Write out, exactly as they stand, the line containing "firstDrtPassIters: 5" and all subsequent lines up to and including the final line of the records.
PROVIDED DATA Block Start
File: config.mk
export PLATFORM = sky130hd
export DESIGN_NAME = pipe_stage_reg
export DESIGN_NICKNAME = d
export VERILOG_FILES = /design/src/rtl/pipe_stage_reg_pkg.sv /design/src/rtl/pipe_stage_reg_stall_counter.sv /design/src/rtl/pipe_stage_reg.sv
export SDC_FILE = /design/constraint.sdc
export NUM_CORES = 1
export LEC_CHECK = 0
export BUFFER_PORTS_ARGS = -buffer_cell sky130_fd_sc_hd__buf_4
export CAP_MARGIN = 20
export CORE_ASPECT_RATIO = 0.7
export CORE_MARGIN = 5
export CORE_UTILIZATION = 54
export CTS_CLUSTER_DIAMETER = 60
export DETAILED_ROUTE_END_ITERATION = 7
export PLACE_DENSITY = 0.8
export SLEW_MARGIN = 15
export SYNTH_ARGS = -nofsm -noshare
export SYNTH_HDL_FRONTEND = slang
export SYNTH_HIERARCHICAL = 1
export SYNTH_SLANG_ARGS = --single-unit
File: constraint.sdc
create_clock -name clk_i -period 2.25 [get_ports clk_i]
set_input_delay 0.3375 -clock clk_i [delete_from_list [all_inputs] [get_ports clk_i]]
set_output_delay 0.3375 -clock clk_i [all_outputs]
set_load 0.02 [all_outputs]
`src/rtl/shift_arbiter.sv`:
```
// shift_arbiter: round-robin (or fixed-priority with SHIFT_ARB_FIXED_PRIO_EN) sharing of one
// 16-bit shifter between NUM_REQ valid/ready requesters, with a single registered result stage.
`default_nettype none

// ============================================================================
//  Module   : shift_arbiter_shifter
//  Purpose  : 16-bit rotl/shl/sra/srl shifter datapath (combinational)
//  Revision : 1.0
// ============================================================================
module shift_arbiter_shifter (
  input  logic [15:0] data_i,
  input  logic [3:0]  cnt_i,
  input  logic [1:0]  op_i,
  output logic [15:0] data_o
);

  logic [31:0] dbl;

  always_comb begin
    // Rotate-left is the upper half of the operand shifted as a doubled word.
    dbl = {data_i, data_i} << cnt_i;
    unique case (op_i)
      2'b00:   data_o = dbl[31:16];
      2'b01:   data_o = data_i << cnt_i;
      2'b10:   data_o = $signed(data_i) >>> cnt_i;
      default: data_o = data_i >> cnt_i;
    endcase
  end

endmodule

// ============================================================================
//  Module   : shift_arbiter
//  Purpose  : Arbitrates NUM_REQ requesters onto the shared shifter, one
//             registered result stage. Optional macro: SHIFT_ARB_FIXED_PRIO_EN
//  Revision : 1.0
// ============================================================================
module shift_arbiter #(
  parameter int NUM_REQ = 2,
  parameter int ID_W    = (NUM_REQ > 2) ? 2 : 1
) (
  input  logic                  clk,
  input  logic                  rst,
  input  logic [NUM_REQ-1:0]    req_valid,
  output logic [NUM_REQ-1:0]    req_ready,
  input  logic [16*NUM_REQ-1:0] req_in,
  input  logic [4*NUM_REQ-1:0]  req_cnt,
  input  logic [2*NUM_REQ-1:0]  req_op,
  output logic                  out_valid,
  input  logic                  out_ready,
  output logic [ID_W-1:0]       out_id,
  output logic [15:0]           out_data
);

  if ((NUM_REQ < 2) || (NUM_REQ > 4)) begin : g_bad_num_req
    $error("shift_arbiter: NUM_REQ must be in 2..4");
  end

  logic              out_valid_q, out_valid_d;
  logic [ID_W-1:0]   out_id_q,    out_id_d;
  logic [15:0]       out_data_q,  out_data_d;
  logic [ID_W-1:0]   winner;
  logic              found;
  logic              accept;
  logic              handshake;
  logic [15:0]       shift_res;

`ifdef SHIFT_ARB_FIXED_PRIO_EN
  // Descending scan so the lowest valid index is the last one written.
  always_comb begin
    found  = 1'b0;
    winner = '0;
    for (int i = NUM_REQ - 1; i >= 0; i--) begin
      if (req_valid[i]) begin
        found  = 1'b1;
        winner = ID_W'(i);
      end
    end
  end
`else
  logic [ID_W-1:0] ptr_q, ptr_d;
  logic [ID_W-1:0] cand;

  always_comb begin
    found  = 1'b0;
    winner = '0;
    cand   = '0;
    for (int k = 1; k <= NUM_REQ; k++) begin
      cand = ID_W'((32'(ptr_q) + 32'(k)) % NUM_REQ);
      if (!found && req_valid[cand]) begin
        found  = 1'b1;
        winner = cand;
      end
    end
  end

  assign ptr_d = handshake ? winner : ptr_q;

  always_ff @(posedge clk) begin
    if (rst) begin
      ptr_q <= ID_W'(NUM_REQ - 1);
    end else begin
      ptr_q <= ptr_d;
    end
  end
`endif

  assign accept    = !out_valid_q || out_ready;
  assign handshake = accept && found && !rst;
  assign req_ready = handshake ? (NUM_REQ'(1) << winner) : '0;

  shift_arbiter_shifter u_shifter (
    .data_i (req_in[16*winner +: 16]),
    .cnt_i  (req_cnt[4*winner +: 4]),
    .op_i   (req_op[2*winner +: 2]),
    .data_o (shift_res)
  );

  always_comb begin
    out_valid_d = out_valid_q;
    out_id_d    = out_id_q;
    out_data_d  = out_data_q;
    if (handshake) begin
      out_valid_d = 1'b1;
      out_id_d    = winner;
      out_data_d  = shift_res;
    end else if (out_ready) begin
      out_valid_d = 1'b0;
    end
  end

  always_ff @(posedge clk) begin
    if (rst) begin
      out_valid_q <= 1'b0;
      out_id_q    <= '0;
      out_data_q  <= 16'h0000;
    end else begin
      out_valid_q <= out_valid_d;
      out_id_q    <= out_id_d;
      out_data_q  <= out_data_d;
    end
  end

  assign out_valid = out_valid_q;
  assign out_id    = out_id_q;
  assign out_data  = out_data_q;

endmodule

`default_nettype wire

```
`config.mk`:
```
export PLATFORM = sky130hd
export DESIGN_NAME = shift_arbiter
export DESIGN_NICKNAME = d
export VERILOG_FILES = /design/src/rtl/shift_arbiter.sv
export SDC_FILE = /design/constraint.sdc
export NUM_CORES = 1
export LEC_CHECK = 0
export ABC_CLOCK_PERIOD_IN_PS = 3100
export CELL_PAD_IN_SITES_DETAIL_PLACEMENT = 2
export CELL_PAD_IN_SITES_GLOBAL_PLACEMENT = 2
export CORE_MARGIN = 2
export CORE_UTILIZATION = 35
export CTS_BUF_LIST = sky130_fd_sc_hd__clkbuf_16
export DETAILED_ROUTE_END_ITERATION = 6
export HOLD_SLACK_MARGIN = 0.06
export PLACE_DENSITY_LB_ADDON = 0.1
export SLEW_MARGIN = 15
export SYNTH_ARGS = -nofsm -noshare
export SYNTH_HDL_FRONTEND = slang
export SYNTH_SLANG_ARGS = --single-unit
```
`constraint.sdc`:
```
create_clock -name clk -period 3.1 [get_ports clk]
set_input_delay 0.31 -clock clk [delete_from_list [all_inputs] [get_ports clk]]
set_output_delay 0.31 -clock clk [all_outputs]
set_load 0.02 [all_outputs]
```
==> metrics.yaml <==
yosys:
  synth_area_leader_cell: "mux2i_1"
  synth.most_common_cell: "mux2i_1"
  ys_async_sr_fraction_pct: 0
  synth_adder_area_share_pct: 0
  synth-compound-area-share_pct: 28.4
  synth_edf_count: 0
  synth_cells: 561
  yosys.area_share.simple_pct: 21.6
  yosys.area_share.xor_xnor_pct: 0
  muxShareOfSynthArea_pct: 32.9
  synth_top_cell_area_share_pct: 19.8
  seq_area_frac_synth_pct: 8.85
  yosys_warnings: 0
  synth_top_cells_by_count: "mux2i_1, nor2_1, nand2_1, a21oi_1, o21ai_0"
  ys_ff_latch: 19
  synth_cell_types: 74
  syn_area_sq_um: 4300
  yosys-top-cells-area: "mux2i_1, dfxtp_1, nor2_1, nand2_1, mux2_2"
  synth_fp_nets: 610
  syn_area_per_cell_sq_um: 7.66
  synth_top_family_by_area: "multiplexers"
  ys.flop_type: "dfxtp_1"
placed_design:
  port_buffers: 68
  place_inst: 792
  place_ws_ps: 20.7
  place_hpwl_mm: 17.7
  finalWeightedCongestion: 0.963
worst_hold_path:
  hold_depth: 2
  hold_class: "reg -> reg"
  worstHoldStart: "out_data[15]$_SDFFE_PP0P_"
drt:
  firstDrtPassIters: 5
  dr_total_vias: 5175
  drc_errors: 0
  wl_mm: 22.1
  wire_per_inst_um: 27.8
  viasPerCell: 6.50
  drtIter0Drc: 349
  ant_nets: 0
floorplan:
  core_sq_um: 12000
  std_cell_rows: 40
  ios: 69
  dieHeight_um: 115
  initial_core_util_pct: 35.8
  fp.dieArea_sq_um: 13200
  fp.dieW_um: 115
timing:
  clock_skew_ps: 4.01
  period_share_pct: 91.6
  hold_ws_ps: 465
  layout_min_cycle_time_ps: 2840
  setup_tns_ps: 0
  slew_headroom_pct: 62.3
  rsz0062_at_grt: "false"
  max_freq_mhz: 352
  fin_ws_ps: 262
  worstMarginPinSlew_ps: 549
  final-hold-violation-count: 0
  setup_viol: 0
  slew_violations: 0
setup_path:
  crit_required_ps: 3290
  worst-path-max-fanout: 31
  crit_arrival_ps: 3030
  cp-start-kind: "primary input"
  reg2reg_depth: 8
  crit_start: "req_valid[1]"
  end_kind: "flop"
  critPathKind: "in -> reg"
  r2r-start: "ptr_q$_SDFFE_PP1P_"
cts:
  cts_htree_levels: 1
  cts-hold-fix-buffers: 0
  cts_buffer_depth: 2
  clock-root-buffer: "clkbuf_16"
  cts_sinks: 19
  post_cts_buffers: 0
  cts_made_buffers: 3
  clkSlewWorstSetupHoldPaths_ps: 60
  insertion_delay_ps: 260
  cts_tree: "yes"
  cts_resized: 0
grt:
  antenna_found_initial: 0
  grt_pass1_vias: 5597
  grt_max_degree: 36
  track_usage_pct: 34.2
  grt_pass1_wl_mm: 34.1
  grt_remaining_overflow: 0
run:
  cap_violations: 0
final_layout:
  drive_gt1_share_pct: 18.8
  diodes: 0
  num-nets-final: 699
  area_growth_pct: 27.0
  final-instance-count-excl-fill: 796
power:
  power.leakage_nw: 2.26
  total_power_mw: 1.79
  power.density_nw_per_um2: 327
  ir_drop_mv: 0.166
run_status:
  status: "finished clean"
PROVIDED DATA Block End
*TASK OUTPUT*
  firstDrtPassIters: 5
  dr_total_vias: 5175
  drc_errors: 0
  wl_mm: 22.1
  wire_per_inst_um: 27.8
  viasPerCell: 6.50
  drtIter0Drc: 349
  ant_nets: 0
floorplan:
  core_sq_um: 12000
  std_cell_rows: 40
  ios: 69
  dieHeight_um: 115
  initial_core_util_pct: 35.8
  fp.dieArea_sq_um: 13200
  fp.dieW_um: 115
timing:
  clock_skew_ps: 4.01
  period_share_pct: 91.6
  hold_ws_ps: 465
  layout_min_cycle_time_ps: 2840
  setup_tns_ps: 0
  slew_headroom_pct: 62.3
  rsz0062_at_grt: "false"
  max_freq_mhz: 352
  fin_ws_ps: 262
  worstMarginPinSlew_ps: 549
  final-hold-violation-count: 0
  setup_viol: 0
  slew_violations: 0
setup_path:
  crit_required_ps: 3290
  worst-path-max-fanout: 31
  crit_arrival_ps: 3030
  cp-start-kind: "primary input"
  reg2reg_depth: 8
  crit_start: "req_valid[1]"
  end_kind: "flop"
  critPathKind: "in -> reg"
  r2r-start: "ptr_q$_SDFFE_PP1P_"
cts:
  cts_htree_levels: 1
  cts-hold-fix-buffers: 0
  cts_buffer_depth: 2
  clock-root-buffer: "clkbuf_16"
  cts_sinks: 19
  post_cts_buffers: 0
  cts_made_buffers: 3
  clkSlewWorstSetupHoldPaths_ps: 60
  insertion_delay_ps: 260
  cts_tree: "yes"
  cts_resized: 0
grt:
  antenna_found_initial: 0
  grt_pass1_vias: 5597
  grt_max_degree: 36
  track_usage_pct: 34.2
  grt_pass1_wl_mm: 34.1
  grt_remaining_overflow: 0
run:
  cap_violations: 0
final_layout:
  drive_gt1_share_pct: 18.8
  diodes: 0
  num-nets-final: 699
  area_growth_pct: 27.0
  final-instance-count-excl-fill: 796
power:
  power.leakage_nw: 2.26
  total_power_mw: 1.79
  power.density_nw_per_um2: 327
  ir_drop_mv: 0.166
run_status:
  status: "finished clean"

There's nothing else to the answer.